AIM OF THE TASK: Everything from the first line of the entries through the line containing "cell,delay (ns)" is to be retyped exactly, and nothing beyond it.
★ ★ ★ ★
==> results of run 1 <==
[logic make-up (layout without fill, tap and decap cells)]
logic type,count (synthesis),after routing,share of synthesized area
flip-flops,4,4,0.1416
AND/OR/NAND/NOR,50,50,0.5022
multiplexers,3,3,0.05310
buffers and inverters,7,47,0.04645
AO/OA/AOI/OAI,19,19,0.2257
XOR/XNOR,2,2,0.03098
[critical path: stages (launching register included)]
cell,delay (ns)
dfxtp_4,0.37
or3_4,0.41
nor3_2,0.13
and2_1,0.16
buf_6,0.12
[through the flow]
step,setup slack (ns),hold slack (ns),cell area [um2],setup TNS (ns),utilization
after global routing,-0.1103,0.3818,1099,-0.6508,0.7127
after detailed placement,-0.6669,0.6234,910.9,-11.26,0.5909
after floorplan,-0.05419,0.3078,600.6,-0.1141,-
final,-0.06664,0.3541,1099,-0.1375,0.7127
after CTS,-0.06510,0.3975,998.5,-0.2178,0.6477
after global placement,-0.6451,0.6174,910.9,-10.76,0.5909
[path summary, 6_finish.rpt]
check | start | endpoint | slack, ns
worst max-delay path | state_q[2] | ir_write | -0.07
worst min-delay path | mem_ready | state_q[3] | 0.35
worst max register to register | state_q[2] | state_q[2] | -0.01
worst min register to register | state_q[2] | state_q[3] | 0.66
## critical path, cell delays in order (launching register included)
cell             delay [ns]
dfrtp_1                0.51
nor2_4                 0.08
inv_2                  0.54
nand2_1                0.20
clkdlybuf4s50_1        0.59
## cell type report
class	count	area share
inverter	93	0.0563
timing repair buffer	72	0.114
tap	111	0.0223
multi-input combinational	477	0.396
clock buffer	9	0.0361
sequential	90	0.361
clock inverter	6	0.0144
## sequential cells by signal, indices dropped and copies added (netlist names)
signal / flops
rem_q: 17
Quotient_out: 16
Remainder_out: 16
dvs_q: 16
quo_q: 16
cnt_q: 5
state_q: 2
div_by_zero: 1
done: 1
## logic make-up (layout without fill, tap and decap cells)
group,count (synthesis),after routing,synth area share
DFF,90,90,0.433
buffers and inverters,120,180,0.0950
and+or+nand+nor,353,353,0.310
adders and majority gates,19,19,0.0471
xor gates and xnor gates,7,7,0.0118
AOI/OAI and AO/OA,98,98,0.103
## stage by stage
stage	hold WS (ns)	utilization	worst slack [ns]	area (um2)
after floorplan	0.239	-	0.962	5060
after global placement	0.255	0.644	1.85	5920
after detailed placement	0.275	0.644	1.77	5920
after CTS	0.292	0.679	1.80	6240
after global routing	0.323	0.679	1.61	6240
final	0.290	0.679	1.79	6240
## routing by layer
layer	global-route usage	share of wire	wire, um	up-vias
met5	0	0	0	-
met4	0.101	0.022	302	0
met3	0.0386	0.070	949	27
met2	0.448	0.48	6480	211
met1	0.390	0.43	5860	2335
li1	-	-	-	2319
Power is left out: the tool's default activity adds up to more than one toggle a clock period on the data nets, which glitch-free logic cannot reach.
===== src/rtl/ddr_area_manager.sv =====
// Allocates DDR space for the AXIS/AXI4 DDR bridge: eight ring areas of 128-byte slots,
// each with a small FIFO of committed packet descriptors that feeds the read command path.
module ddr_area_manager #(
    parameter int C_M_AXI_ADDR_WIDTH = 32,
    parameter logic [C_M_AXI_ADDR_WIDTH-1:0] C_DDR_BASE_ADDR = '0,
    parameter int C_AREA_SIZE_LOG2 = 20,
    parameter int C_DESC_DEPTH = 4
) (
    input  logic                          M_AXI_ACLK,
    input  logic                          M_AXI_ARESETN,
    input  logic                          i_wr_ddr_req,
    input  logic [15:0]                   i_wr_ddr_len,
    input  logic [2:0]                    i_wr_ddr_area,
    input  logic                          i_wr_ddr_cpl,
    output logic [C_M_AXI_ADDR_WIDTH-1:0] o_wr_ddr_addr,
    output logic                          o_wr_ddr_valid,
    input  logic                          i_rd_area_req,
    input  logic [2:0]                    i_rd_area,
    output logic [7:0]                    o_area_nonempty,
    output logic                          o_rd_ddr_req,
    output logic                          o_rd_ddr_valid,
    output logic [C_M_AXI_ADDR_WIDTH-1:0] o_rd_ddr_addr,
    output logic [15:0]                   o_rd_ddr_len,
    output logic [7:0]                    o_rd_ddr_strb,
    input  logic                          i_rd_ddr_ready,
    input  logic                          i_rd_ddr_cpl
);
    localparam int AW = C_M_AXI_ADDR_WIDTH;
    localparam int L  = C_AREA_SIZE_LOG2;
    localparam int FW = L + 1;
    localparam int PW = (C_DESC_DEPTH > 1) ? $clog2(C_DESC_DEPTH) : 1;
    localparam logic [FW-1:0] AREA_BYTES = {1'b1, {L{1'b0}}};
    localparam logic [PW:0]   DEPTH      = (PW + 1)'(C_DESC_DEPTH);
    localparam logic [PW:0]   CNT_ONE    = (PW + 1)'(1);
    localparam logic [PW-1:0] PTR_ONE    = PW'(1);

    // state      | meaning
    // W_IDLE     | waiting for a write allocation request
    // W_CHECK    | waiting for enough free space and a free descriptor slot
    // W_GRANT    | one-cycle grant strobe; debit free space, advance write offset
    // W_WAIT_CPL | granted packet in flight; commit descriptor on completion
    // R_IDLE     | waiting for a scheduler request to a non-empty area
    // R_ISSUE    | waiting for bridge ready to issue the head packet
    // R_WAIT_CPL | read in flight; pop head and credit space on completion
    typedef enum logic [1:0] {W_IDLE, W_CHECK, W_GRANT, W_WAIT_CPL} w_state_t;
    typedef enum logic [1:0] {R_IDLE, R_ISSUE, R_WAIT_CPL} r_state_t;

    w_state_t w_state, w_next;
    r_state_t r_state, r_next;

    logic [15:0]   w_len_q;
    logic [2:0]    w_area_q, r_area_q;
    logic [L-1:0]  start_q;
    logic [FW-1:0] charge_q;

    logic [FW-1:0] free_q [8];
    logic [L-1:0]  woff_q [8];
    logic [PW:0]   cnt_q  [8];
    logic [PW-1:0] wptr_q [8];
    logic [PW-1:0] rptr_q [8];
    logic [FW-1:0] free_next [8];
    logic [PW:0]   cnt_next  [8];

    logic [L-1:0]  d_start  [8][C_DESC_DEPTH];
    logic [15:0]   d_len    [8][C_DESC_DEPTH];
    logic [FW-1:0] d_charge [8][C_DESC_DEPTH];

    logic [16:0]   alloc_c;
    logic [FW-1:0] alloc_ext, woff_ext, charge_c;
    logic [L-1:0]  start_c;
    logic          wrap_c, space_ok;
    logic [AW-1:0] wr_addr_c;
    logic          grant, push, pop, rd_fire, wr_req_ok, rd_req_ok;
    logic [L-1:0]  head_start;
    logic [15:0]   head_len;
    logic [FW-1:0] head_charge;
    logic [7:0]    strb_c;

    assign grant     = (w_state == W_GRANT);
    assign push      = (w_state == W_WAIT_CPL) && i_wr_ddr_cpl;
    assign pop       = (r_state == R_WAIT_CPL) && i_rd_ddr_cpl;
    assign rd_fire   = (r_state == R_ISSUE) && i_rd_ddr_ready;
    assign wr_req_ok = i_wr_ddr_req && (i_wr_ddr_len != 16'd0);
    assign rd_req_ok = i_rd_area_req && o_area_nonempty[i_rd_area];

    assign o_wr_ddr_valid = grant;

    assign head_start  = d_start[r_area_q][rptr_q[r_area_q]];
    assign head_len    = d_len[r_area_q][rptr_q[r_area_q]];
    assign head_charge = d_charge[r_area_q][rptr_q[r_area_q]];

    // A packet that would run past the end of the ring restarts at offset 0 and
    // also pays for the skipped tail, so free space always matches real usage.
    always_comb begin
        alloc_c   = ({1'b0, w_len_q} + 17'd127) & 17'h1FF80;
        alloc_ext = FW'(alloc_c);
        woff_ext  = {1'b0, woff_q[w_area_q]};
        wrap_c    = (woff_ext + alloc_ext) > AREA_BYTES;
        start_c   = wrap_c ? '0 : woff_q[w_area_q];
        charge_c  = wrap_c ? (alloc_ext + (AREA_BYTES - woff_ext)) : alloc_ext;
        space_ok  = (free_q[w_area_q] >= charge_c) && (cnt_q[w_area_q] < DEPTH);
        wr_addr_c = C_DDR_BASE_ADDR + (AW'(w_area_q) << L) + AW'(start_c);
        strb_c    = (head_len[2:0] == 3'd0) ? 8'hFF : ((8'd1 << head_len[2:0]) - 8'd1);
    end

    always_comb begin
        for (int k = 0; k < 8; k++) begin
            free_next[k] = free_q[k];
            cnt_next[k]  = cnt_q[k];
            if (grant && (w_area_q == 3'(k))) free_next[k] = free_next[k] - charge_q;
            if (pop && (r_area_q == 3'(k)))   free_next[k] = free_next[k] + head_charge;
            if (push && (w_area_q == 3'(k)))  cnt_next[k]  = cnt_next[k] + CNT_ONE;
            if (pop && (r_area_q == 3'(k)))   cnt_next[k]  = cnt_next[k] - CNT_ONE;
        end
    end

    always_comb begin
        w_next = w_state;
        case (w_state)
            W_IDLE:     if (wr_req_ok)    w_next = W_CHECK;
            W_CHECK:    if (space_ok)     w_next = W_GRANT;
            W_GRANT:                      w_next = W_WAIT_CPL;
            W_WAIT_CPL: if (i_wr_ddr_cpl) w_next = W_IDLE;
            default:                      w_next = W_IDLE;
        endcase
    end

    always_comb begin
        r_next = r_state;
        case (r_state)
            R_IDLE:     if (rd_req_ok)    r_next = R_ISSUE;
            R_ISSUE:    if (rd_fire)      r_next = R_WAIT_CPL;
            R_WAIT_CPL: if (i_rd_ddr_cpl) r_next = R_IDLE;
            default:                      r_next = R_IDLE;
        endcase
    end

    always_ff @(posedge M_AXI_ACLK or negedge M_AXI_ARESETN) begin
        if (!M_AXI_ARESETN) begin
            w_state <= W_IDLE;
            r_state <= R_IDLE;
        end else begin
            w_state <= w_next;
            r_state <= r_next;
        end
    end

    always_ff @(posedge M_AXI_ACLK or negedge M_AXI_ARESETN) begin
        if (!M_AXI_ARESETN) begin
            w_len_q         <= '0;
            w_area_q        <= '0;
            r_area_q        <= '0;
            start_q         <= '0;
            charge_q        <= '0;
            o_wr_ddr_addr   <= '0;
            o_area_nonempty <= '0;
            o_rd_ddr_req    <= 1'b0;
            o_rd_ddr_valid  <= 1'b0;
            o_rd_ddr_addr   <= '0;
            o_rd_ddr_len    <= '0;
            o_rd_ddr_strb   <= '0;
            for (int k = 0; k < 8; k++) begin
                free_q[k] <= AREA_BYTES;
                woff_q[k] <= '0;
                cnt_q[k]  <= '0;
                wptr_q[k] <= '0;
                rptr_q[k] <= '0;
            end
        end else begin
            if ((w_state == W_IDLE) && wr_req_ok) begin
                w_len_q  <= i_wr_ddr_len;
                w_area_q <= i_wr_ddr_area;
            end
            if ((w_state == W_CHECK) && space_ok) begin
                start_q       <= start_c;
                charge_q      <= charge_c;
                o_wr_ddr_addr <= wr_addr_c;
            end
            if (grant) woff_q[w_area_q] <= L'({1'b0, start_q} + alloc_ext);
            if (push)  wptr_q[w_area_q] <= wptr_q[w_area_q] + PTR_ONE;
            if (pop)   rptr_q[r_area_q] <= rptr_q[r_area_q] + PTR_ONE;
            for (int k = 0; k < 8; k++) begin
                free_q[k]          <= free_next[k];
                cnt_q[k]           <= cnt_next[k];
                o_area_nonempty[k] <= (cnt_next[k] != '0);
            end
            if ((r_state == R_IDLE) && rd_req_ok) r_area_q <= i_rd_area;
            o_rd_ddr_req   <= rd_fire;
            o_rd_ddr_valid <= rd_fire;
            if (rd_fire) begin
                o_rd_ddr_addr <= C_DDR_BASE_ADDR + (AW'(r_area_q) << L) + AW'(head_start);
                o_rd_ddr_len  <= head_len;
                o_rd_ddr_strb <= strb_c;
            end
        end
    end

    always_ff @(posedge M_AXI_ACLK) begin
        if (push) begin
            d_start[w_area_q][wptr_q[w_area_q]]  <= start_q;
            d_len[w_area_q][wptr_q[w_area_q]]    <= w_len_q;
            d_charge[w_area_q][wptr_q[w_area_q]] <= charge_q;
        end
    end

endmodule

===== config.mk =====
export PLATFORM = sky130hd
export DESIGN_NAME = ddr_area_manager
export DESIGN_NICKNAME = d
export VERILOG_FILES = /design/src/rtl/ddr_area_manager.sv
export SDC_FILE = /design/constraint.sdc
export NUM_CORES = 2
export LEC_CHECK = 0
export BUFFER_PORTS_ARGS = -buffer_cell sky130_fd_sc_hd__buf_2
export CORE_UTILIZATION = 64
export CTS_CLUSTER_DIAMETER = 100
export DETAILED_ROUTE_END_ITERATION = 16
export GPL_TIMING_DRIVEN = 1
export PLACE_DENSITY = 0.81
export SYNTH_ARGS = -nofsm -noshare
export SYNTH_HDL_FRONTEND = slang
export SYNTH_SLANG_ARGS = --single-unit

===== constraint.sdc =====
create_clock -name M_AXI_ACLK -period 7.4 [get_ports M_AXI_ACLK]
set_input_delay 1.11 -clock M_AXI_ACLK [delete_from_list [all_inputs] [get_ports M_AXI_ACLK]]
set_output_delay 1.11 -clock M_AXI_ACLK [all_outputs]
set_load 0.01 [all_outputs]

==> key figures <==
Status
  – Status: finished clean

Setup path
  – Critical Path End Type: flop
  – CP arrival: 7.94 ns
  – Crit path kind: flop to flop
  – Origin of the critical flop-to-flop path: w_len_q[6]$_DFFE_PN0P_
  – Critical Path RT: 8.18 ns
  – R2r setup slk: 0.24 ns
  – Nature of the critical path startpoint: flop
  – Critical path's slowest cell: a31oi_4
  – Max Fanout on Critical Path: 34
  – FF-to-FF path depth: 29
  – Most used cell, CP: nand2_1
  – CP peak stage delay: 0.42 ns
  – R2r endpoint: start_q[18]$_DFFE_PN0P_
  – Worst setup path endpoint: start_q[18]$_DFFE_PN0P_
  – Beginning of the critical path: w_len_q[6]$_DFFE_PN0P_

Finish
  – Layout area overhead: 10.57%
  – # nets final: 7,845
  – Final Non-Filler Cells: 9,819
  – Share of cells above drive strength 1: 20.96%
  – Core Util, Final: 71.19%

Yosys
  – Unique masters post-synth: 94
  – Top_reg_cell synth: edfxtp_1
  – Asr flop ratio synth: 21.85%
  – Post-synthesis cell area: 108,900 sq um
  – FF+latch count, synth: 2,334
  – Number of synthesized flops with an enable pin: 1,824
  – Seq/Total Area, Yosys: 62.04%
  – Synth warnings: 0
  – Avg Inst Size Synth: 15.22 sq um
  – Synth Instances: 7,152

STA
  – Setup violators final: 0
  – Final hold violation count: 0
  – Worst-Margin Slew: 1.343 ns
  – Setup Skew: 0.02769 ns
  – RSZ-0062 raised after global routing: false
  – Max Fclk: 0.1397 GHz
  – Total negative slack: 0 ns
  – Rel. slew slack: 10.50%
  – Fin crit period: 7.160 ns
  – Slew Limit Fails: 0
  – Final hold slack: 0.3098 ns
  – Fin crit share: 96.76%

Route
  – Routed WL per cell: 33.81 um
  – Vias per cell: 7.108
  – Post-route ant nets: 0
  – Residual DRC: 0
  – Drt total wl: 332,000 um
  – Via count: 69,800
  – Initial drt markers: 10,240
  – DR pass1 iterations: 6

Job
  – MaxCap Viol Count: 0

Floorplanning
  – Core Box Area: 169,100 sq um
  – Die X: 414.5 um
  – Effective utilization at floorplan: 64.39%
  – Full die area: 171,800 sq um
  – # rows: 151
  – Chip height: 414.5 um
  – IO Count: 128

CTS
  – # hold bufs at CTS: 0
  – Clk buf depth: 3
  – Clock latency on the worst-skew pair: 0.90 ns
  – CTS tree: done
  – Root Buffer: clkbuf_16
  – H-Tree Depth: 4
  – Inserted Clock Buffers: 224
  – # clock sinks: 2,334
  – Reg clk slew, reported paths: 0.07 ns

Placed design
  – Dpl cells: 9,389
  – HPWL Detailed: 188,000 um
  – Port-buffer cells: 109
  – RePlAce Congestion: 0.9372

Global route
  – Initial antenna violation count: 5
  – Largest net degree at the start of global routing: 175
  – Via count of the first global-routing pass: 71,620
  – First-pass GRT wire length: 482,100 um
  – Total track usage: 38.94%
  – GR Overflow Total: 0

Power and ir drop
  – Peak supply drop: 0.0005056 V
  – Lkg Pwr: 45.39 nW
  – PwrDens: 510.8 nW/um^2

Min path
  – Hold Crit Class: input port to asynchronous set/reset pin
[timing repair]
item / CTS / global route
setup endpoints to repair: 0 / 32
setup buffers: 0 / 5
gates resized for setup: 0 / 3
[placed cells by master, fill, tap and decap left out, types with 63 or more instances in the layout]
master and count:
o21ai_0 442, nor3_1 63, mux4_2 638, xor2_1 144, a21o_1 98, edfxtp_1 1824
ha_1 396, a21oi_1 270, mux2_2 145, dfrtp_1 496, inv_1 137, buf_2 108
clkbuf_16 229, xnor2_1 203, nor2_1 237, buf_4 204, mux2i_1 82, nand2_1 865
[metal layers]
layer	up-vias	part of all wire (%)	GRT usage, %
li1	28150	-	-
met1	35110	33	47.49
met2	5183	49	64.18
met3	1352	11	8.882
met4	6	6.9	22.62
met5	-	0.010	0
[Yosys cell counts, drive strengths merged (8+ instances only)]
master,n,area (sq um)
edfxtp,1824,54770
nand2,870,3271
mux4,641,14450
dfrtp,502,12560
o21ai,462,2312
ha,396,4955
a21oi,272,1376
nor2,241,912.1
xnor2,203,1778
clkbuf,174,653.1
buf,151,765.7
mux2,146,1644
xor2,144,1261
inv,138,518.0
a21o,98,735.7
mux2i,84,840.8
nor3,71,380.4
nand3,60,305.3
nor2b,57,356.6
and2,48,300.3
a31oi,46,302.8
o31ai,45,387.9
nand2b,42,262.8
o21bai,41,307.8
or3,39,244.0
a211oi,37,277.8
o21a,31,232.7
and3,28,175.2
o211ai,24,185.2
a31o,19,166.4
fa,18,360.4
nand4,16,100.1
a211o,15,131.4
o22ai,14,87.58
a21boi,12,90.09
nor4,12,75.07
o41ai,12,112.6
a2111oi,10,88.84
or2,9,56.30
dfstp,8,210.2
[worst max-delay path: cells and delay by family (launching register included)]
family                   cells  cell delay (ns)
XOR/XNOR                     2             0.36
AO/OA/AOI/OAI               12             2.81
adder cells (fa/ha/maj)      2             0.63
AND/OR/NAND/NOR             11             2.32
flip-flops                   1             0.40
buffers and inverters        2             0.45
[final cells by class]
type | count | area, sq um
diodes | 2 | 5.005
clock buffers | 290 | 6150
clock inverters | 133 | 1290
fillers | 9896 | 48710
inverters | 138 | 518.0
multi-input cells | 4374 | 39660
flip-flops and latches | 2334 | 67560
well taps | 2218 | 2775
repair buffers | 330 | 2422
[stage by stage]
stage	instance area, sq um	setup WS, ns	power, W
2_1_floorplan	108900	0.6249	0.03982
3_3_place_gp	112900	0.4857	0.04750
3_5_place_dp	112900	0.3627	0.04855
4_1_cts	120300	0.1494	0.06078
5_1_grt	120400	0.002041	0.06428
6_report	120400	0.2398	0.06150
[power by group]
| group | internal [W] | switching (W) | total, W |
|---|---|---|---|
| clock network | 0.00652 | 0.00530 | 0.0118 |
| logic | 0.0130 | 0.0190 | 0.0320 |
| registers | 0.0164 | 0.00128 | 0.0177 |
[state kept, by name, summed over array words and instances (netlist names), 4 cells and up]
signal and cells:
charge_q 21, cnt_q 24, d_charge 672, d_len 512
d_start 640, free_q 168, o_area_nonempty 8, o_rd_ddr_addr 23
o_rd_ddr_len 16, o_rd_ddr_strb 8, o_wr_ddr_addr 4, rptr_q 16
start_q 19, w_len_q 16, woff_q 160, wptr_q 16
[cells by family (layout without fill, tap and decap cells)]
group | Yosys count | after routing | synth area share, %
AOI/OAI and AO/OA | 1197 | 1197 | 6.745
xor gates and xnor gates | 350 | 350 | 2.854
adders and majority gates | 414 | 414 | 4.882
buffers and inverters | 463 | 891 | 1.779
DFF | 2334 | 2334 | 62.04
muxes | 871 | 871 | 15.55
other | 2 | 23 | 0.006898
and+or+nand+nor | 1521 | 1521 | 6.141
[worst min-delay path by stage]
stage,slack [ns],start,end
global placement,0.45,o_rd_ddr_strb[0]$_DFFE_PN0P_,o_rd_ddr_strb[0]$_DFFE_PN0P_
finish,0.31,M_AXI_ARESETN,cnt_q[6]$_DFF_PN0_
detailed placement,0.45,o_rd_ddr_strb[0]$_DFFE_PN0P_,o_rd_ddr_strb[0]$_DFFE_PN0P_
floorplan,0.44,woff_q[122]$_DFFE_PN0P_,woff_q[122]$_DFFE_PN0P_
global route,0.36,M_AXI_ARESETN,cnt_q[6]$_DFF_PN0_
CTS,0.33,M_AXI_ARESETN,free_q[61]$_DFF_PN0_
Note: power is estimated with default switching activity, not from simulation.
★ ★ ★ ★
SOLUTION TO THE PROBLEM:
==> results of run 1 <==
[logic make-up (layout without fill, tap and decap cells)]
logic type,count (synthesis),after routing,share of synthesized area
flip-flops,4,4,0.1416
AND/OR/NAND/NOR,50,50,0.5022
multiplexers,3,3,0.05310
buffers and inverters,7,47,0.04645
AO/OA/AOI/OAI,19,19,0.2257
XOR/XNOR,2,2,0.03098
[critical path: stages (launching register included)]
cell,delay (ns)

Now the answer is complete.